Provided entries:

[src/msr_pkg.sv]
//****************************************
// Widths, MSR addresses, op codes, PSR
// fields and the CPUID word
//****************************************
package msr_pkg;

   // Data path and register widths
   localparam int DATA_W = 32;
   localparam int PSR_W  = 10;
   localparam int ADDR_W = 3;
   localparam int OP_W   = 2;

   typedef logic [DATA_W-1:0] data_t;
   typedef logic [PSR_W-1:0]  psr_t;
   typedef logic [ADDR_W-1:0] msr_addr_t;
   typedef logic [OP_W-1:0]   msr_op_t;

   // MSR address map, 6 and 7 are unused
   localparam msr_addr_t MSR_PSR    = 3'd0;
   localparam msr_addr_t MSR_CPUID  = 3'd1;
   localparam msr_addr_t MSR_EPSR   = 3'd2;
   localparam msr_addr_t MSR_EPC    = 3'd3;
   localparam msr_addr_t MSR_ELSA   = 3'd4;
   localparam msr_addr_t MSR_COREID = 3'd5;

   // Request kinds
   localparam msr_op_t OP_READ       = 2'd0;
   localparam msr_op_t OP_WRITE      = 2'd1;
   localparam msr_op_t OP_EXC_ENTER  = 2'd2;
   localparam msr_op_t OP_EXC_RETURN = 2'd3;

   // PSR field positions
   localparam int PSR_CC   = 0;
   localparam int PSR_RM   = 4;
   localparam int PSR_IRE  = 5;
   localparam int PSR_IMME = 6;
   localparam int PSR_DMME = 7;

   localparam psr_t PSR_WMASK = psr_t'((1 << PSR_CC) | (1 << PSR_RM) | (1 << PSR_IRE) |
                                       (1 << PSR_IMME) | (1 << PSR_DMME));
   // Out of reset the core sits in root mode
   localparam psr_t PSR_RESET = psr_t'(1 << PSR_RM);

   // Feature flags from bit 18 up: immu dmmu icache dcache debug fpu irqc tsc
   localparam logic [7:0] CPUID_VER  = 8'd1;
   localparam logic [9:0] CPUID_REV  = 10'd0;
   localparam logic [7:0] CPUID_FEAT = 8'b1100_0001;
   localparam data_t CPUID_VALUE = {6'd0, CPUID_FEAT, CPUID_REV, CPUID_VER};

   // Set while an exception handler runs
   typedef enum logic {
      ST_RUN,
      ST_HANDLER
   } bank_state_t;

endpackage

Goal of the exercise: From the "localparam int PSR_DMME = 7;" line to the close of the listing, restate each line word for word.

Result of this task:
   localparam int PSR_DMME = 7;

   localparam psr_t PSR_WMASK = psr_t'((1 << PSR_CC) | (1 << PSR_RM) | (1 << PSR_IRE) |
                                       (1 << PSR_IMME) | (1 << PSR_DMME));
   // Out of reset the core sits in root mode
   localparam psr_t PSR_RESET = psr_t'(1 << PSR_RM);

   // Feature flags from bit 18 up: immu dmmu icache dcache debug fpu irqc tsc
   localparam logic [7:0] CPUID_VER  = 8'd1;
   localparam logic [9:0] CPUID_REV  = 10'd0;
   localparam logic [7:0] CPUID_FEAT = 8'b1100_0001;
   localparam data_t CPUID_VALUE = {6'd0, CPUID_FEAT, CPUID_REV, CPUID_VER};

   // Set while an exception handler runs
   typedef enum logic {
      ST_RUN,
      ST_HANDLER
   } bank_state_t;

endpackage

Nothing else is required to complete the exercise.